> **Aim of the exercise**: Within the records that follow, find every line containing the string "SEND". Copy those lines.

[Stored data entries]
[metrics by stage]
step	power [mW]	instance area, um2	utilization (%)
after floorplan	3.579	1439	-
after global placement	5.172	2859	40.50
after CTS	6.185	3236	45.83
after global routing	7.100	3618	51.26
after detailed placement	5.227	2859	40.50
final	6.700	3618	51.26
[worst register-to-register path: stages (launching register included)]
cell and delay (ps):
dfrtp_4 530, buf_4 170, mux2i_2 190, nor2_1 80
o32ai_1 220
## src/rtl/mux3_rr_arbiter.sv

```systemverilog
// ---------------------------------------------------------------------------
// mux3_rr_arbiter
//
// Round-robin arbiter and sequencer that shares one 3:1 multiplexer datapath
// between three requesters. One winner is chosen at a time. The winner's
// data is latched and then presented on a single valid/ready output channel
// until the downstream accepts it. Priority rotates after every transfer, so
// no requester can starve under continuous contention.
//
// Parameters
//   WIDTH      data width of each requester input and of out_data
//
// Ports
//   clk        rising-edge clock
//   rst        asynchronous, active-high reset
//   req[2:0]   request per requester; bit k belongs to requester k
//   d0/d1/d2   requester data inputs, sampled only on the grant edge
//   out_ready  downstream accepts out_data this cycle
//   out_valid  out_data holds a granted item (registered)
//   out_data   latched data of the current winner (registered)
//   sel        mux select code: 0/1/2 = winner index, 3 = none (registered)
//   gnt        one-hot grant of the current winner, 0 when idle (registered)
//   ack        transfer-complete strobe to the winner (combinational)
// ---------------------------------------------------------------------------
module mux3_rr_arbiter #(
  parameter int WIDTH = 4
) (
  input  logic             clk,
  input  logic             rst,
  input  logic [2:0]       req,
  input  logic [WIDTH-1:0] d0,
  input  logic [WIDTH-1:0] d1,
  input  logic [WIDTH-1:0] d2,
  input  logic             out_ready,
  output logic             out_valid,
  output logic [WIDTH-1:0] out_data,
  output logic [1:0]       sel,
  output logic [2:0]       gnt,
  output logic [2:0]       ack
);

  typedef enum logic {
    IDLE = 1'b0,
    BUSY = 1'b1
  } state_t;

  localparam logic [1:0] SEL_NONE = 2'd3;
  localparam logic [1:0] LAST_RST = 2'd2;

  state_t           state;
  logic [1:0]       last;

  logic [2:0]       masked_req;
  logic [2:0]       idle_pick;
  logic [2:0]       busy_pick;
  logic             idle_found;
  logic             busy_found;
  logic [1:0]       idle_idx;
  logic [1:0]       busy_idx;
  logic [WIDTH-1:0] idle_data;
  logic [WIDTH-1:0] busy_data;
  logic             transfer;

  // Modulo-3 increment of a requester index.
  function automatic logic [1:0] next_idx(input logic [1:0] idx);
    logic [1:0] result;
    if (idx == 2'd2) begin
      result = 2'd0;
    end else begin
      result = idx + 2'd1;
    end
    return result;
  endfunction

  // Rotating-priority pick. The requester after 'ptr' is checked first and
  // 'ptr' itself last. The result is {found, index}; index is meaningless
  // when found is 0.
  function automatic logic [2:0] pick(input logic [2:0] r,
                                      input logic [1:0] ptr);
    logic [1:0] first;
    logic [1:0] second;
    logic [2:0] result;
    first  = next_idx(ptr);
    second = next_idx(first);
    result = {1'b0, SEL_NONE};
    if (r[first]) begin
      result = {1'b1, first};
    end else if (r[second]) begin
      result = {1'b1, second};
    end else if (r[ptr]) begin
      result = {1'b1, ptr};
    end
    return result;
  endfunction

  // 3:1 data mux driven by a winner index.
  function automatic logic [WIDTH-1:0] mux3(input logic [1:0]       idx,
                                            input logic [WIDTH-1:0] a0,
                                            input logic [WIDTH-1:0] a1,
                                            input logic [WIDTH-1:0] a2);
    logic [WIDTH-1:0] result;
    case (idx)
      2'd0:    result = a0;
      2'd1:    result = a1;
      2'd2:    result = a2;
      default: result = '0;
    endcase
    return result;
  endfunction

  function automatic logic [2:0] onehot(input logic [1:0] idx);
    logic [2:0] result;
    case (idx)
      2'd0:    result = 3'b001;
      2'd1:    result = 3'b010;
      2'd2:    result = 3'b100;
      default: result = 3'b000;
    endcase
    return result;
  endfunction

  // The winner's req can still be high on its ack edge. That bit is masked
  // during back-to-back re-arbitration so the same requester is never
  // granted on two consecutive edges. It can win again from IDLE one cycle
  // later.
  assign masked_req = req & ~gnt;

  // In IDLE the stored pointer drives priority. On a transfer the pointer is
  // about to become the current winner (sel), so that value is used directly
  // for the back-to-back pick.
  assign idle_pick  = pick(req, last);
  assign busy_pick  = pick(masked_req, sel);

  assign idle_found = idle_pick[2];
  assign idle_idx   = idle_pick[1:0];
  assign busy_found = busy_pick[2];
  assign busy_idx   = busy_pick[1:0];

  assign idle_data  = mux3(idle_idx, d0, d1, d2);
  assign busy_data  = mux3(busy_idx, d0, d1, d2);

  assign transfer   = out_valid & out_ready;

  // ack is gated by out_valid, so it stays low whenever nothing is held.
  assign ack        = gnt & {3{transfer}};

  // Sequencer: every output except ack is a register updated here. This
  // guarantees no combinational path from req or data to out_data, sel or gnt.
  always_ff @(posedge clk or posedge rst) begin
    if (rst) begin
      state     <= IDLE;
      last      <= LAST_RST;
      out_valid <= 1'b0;
      out_data  <= '0;
      sel       <= SEL_NONE;
      gnt       <= 3'b000;
    end else begin
      case (state)
        IDLE: begin
          if (idle_found) begin
            state     <= BUSY;
            out_valid <= 1'b1;
            out_data  <= idle_data;
            sel       <= idle_idx;
            gnt       <= onehot(idle_idx);
          end
        end

        BUSY: begin
          if (transfer) begin
            last <= sel;
            if (busy_found) begin
              out_data <= busy_data;
              sel      <= busy_idx;
              gnt      <= onehot(busy_idx);
            end else begin
              state     <= IDLE;
              out_valid <= 1'b0;
              sel       <= SEL_NONE;
              gnt       <= 3'b000;
            end
          end
        end

        default: begin
          state     <= IDLE;
          out_valid <= 1'b0;
          sel       <= SEL_NONE;
          gnt       <= 3'b000;
        end
      endcase
    end
  end

endmodule

```
===== src/rtl/result_tx_streamer.sv =====
// Streams INT32 results from the output BRAM as a framed, little-endian byte stream.
// Define RESULT_TX_CHECKSUM_EN to append an XOR checksum byte to every frame.
module result_tx_streamer #(
  parameter int unsigned ADDR_W   = 10,
  parameter logic [7:0]  HDR_BYTE = 8'hA5
) (
  input  logic              clk,
  input  logic              rst_n,
  input  logic              start,
  input  logic [ADDR_W-1:0] cfg_base_addr,
  input  logic [ADDR_W:0]   cfg_word_count,
  output logic              mem_rd_en,
  output logic [ADDR_W-1:0] mem_rd_addr,
  input  logic [31:0]       mem_rd_data,
  output logic [7:0]        out_data,
  output logic              out_valid,
  input  logic              out_ready,
  output logic              busy,
  output logic              done,
  output logic [31:0]       bytes_sent
);

  localparam int unsigned CNT_W = ADDR_W + 1;
  localparam logic [CNT_W-1:0] MAX_WORDS = CNT_W'(1) << ADDR_W;

  typedef enum logic [3:0] {
    IDLE, HDR0, HDR1, HDR2, RD, LAT, SEND,
`ifdef RESULT_TX_CHECKSUM_EN
    CSUM,
`endif
    FIN
  } state_t;

  state_t            state_q, state_d;
  logic [ADDR_W-1:0] addr_q, addr_d;
  logic [CNT_W-1:0]  rem_q, rem_d;
  logic [31:0]       shift_q, shift_d;
  logic [1:0]        idx_q, idx_d;
  logic              mem_rd_en_d;
  logic [ADDR_W-1:0] mem_rd_addr_d;
  logic [7:0]        out_data_d;
  logic              out_valid_d;
  logic              busy_d;
  logic              done_d;
  logic [31:0]       bytes_sent_d;
  logic              xfer;
  logic              to_tail;
  logic [15:0]       count16;
`ifdef RESULT_TX_CHECKSUM_EN
  logic [7:0]        csum_q, csum_d, csum_x;
`endif

  // State and registered outputs
  always_ff @(posedge clk or negedge rst_n) begin
    if (!rst_n) begin
      state_q     <= IDLE;
      addr_q      <= '0;
      rem_q       <= '0;
      shift_q     <= '0;
      idx_q       <= '0;
      mem_rd_en   <= 1'b0;
      mem_rd_addr <= '0;
      out_data    <= '0;
      out_valid   <= 1'b0;
      busy        <= 1'b0;
      done        <= 1'b0;
      bytes_sent  <= '0;
`ifdef RESULT_TX_CHECKSUM_EN
      csum_q      <= '0;
`endif
    end else begin
      state_q     <= state_d;
      addr_q      <= addr_d;
      rem_q       <= rem_d;
      shift_q     <= shift_d;
      idx_q       <= idx_d;
      mem_rd_en   <= mem_rd_en_d;
      mem_rd_addr <= mem_rd_addr_d;
      out_data    <= out_data_d;
      out_valid   <= out_valid_d;
      busy        <= busy_d;
      done        <= done_d;
      bytes_sent  <= bytes_sent_d;
`ifdef RESULT_TX_CHECKSUM_EN
      csum_q      <= csum_d;
`endif
    end
  end

  // Next-state and next-output logic
  always_comb begin
    state_d       = state_q;
    addr_d        = addr_q;
    rem_d         = rem_q;
    shift_d       = shift_q;
    idx_d         = idx_q;
    mem_rd_en_d   = 1'b0;
    mem_rd_addr_d = mem_rd_addr;
    out_data_d    = out_data;
    out_valid_d   = out_valid;
    busy_d        = busy;
    done_d        = 1'b0;
    bytes_sent_d  = bytes_sent;
    xfer          = out_valid && out_ready;
    to_tail       = 1'b0;
    count16       = 16'(rem_q);
`ifdef RESULT_TX_CHECKSUM_EN
    csum_d        = csum_q;
    csum_x        = csum_q ^ out_data;
`endif

    if (xfer) bytes_sent_d = bytes_sent + 32'd1;

    case (state_q)
      IDLE: begin
        if (start) begin
          state_d      = HDR0;
          addr_d       = cfg_base_addr;
          rem_d        = (cfg_word_count > MAX_WORDS) ? MAX_WORDS : cfg_word_count;
          bytes_sent_d = '0;
          busy_d       = 1'b1;
          out_valid_d  = 1'b1;
          out_data_d   = HDR_BYTE;
`ifdef RESULT_TX_CHECKSUM_EN
          csum_d       = '0;
`endif
        end
      end
      HDR0: begin
        if (xfer) begin
          state_d    = HDR1;
          out_data_d = count16[7:0];
        end
      end
      HDR1: begin
        if (xfer) begin
          state_d    = HDR2;
          out_data_d = count16[15:8];
`ifdef RESULT_TX_CHECKSUM_EN
          csum_d     = csum_x;
`endif
        end
      end
      HDR2: begin
        if (xfer) begin
`ifdef RESULT_TX_CHECKSUM_EN
          csum_d = csum_x;
`endif
          if (rem_q != '0) begin
            state_d       = RD;
            out_valid_d   = 1'b0;
            mem_rd_en_d   = 1'b1;
            mem_rd_addr_d = addr_q;
          end else begin
            to_tail = 1'b1;
          end
        end
      end
      RD: state_d = LAT;
      LAT: begin
        state_d     = SEND;
        shift_d     = mem_rd_data;
        out_data_d  = mem_rd_data[7:0];
        out_valid_d = 1'b1;
        idx_d       = '0;
      end
      SEND: begin
        if (xfer) begin
`ifdef RESULT_TX_CHECKSUM_EN
          csum_d = csum_x;
`endif
          if (idx_q != 2'd3) begin
            idx_d      = idx_q + 2'd1;
            shift_d    = shift_q >> 8;
            out_data_d = shift_q[15:8];
          end else begin
            rem_d  = rem_q - CNT_W'(1);
            addr_d = addr_q + ADDR_W'(1);
            if (rem_q != CNT_W'(1)) begin
              state_d       = RD;
              out_valid_d   = 1'b0;
              mem_rd_en_d   = 1'b1;
              mem_rd_addr_d = addr_q + ADDR_W'(1);
            end else begin
              to_tail = 1'b1;
            end
          end
        end
      end
`ifdef RESULT_TX_CHECKSUM_EN
      CSUM: begin
        if (xfer) begin
          state_d     = FIN;
          out_valid_d = 1'b0;
          done_d      = 1'b1;
          busy_d      = 1'b0;
        end
      end
`endif
      FIN: state_d = IDLE;
      default: state_d = IDLE;
    endcase

    // Last data/header byte accepted: checksum byte or straight to done
    if (to_tail) begin
`ifdef RESULT_TX_CHECKSUM_EN
      state_d     = CSUM;
      out_valid_d = 1'b1;
      out_data_d  = csum_x;
`else
      state_d     = FIN;
      out_valid_d = 1'b0;
      done_d      = 1'b1;
      busy_d      = 1'b0;
`endif
    end
  end

endmodule

===== config.mk =====
export PLATFORM = sky130hd
export DESIGN_NAME = result_tx_streamer
export DESIGN_NICKNAME = d
export VERILOG_FILES = /design/src/rtl/result_tx_streamer.sv
export SDC_FILE = /design/constraint.sdc
export NUM_CORES = 1
export LEC_CHECK = 0
export BUFFER_PORTS_ARGS = -buffer_cell sky130_fd_sc_hd__buf_2
export CORE_MARGIN = 2
export CORE_UTILIZATION = 55
export CTS_CLUSTER_DIAMETER = 40
export DETAILED_ROUTE_END_ITERATION = 8
export GPL_TIMING_DRIVEN = 0
export PLACE_DENSITY = 0.8
export SLEW_MARGIN = 40
export SYNTH_ARGS = -nofsm -noshare
export SYNTH_HDL_FRONTEND = slang
export SYNTH_SLANG_ARGS = --single-unit

===== constraint.sdc =====
create_clock -name clk -period 4.6 [get_ports clk]
set_input_delay 0.69 -clock clk [delete_from_list [all_inputs] [get_ports clk]]
set_output_delay 0.69 -clock clk [all_outputs]
set_load 0.03 [all_outputs]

> **Final answer**:
    IDLE, HDR0, HDR1, HDR2, RD, LAT, SEND,
        state_d     = SEND;
      SEND: begin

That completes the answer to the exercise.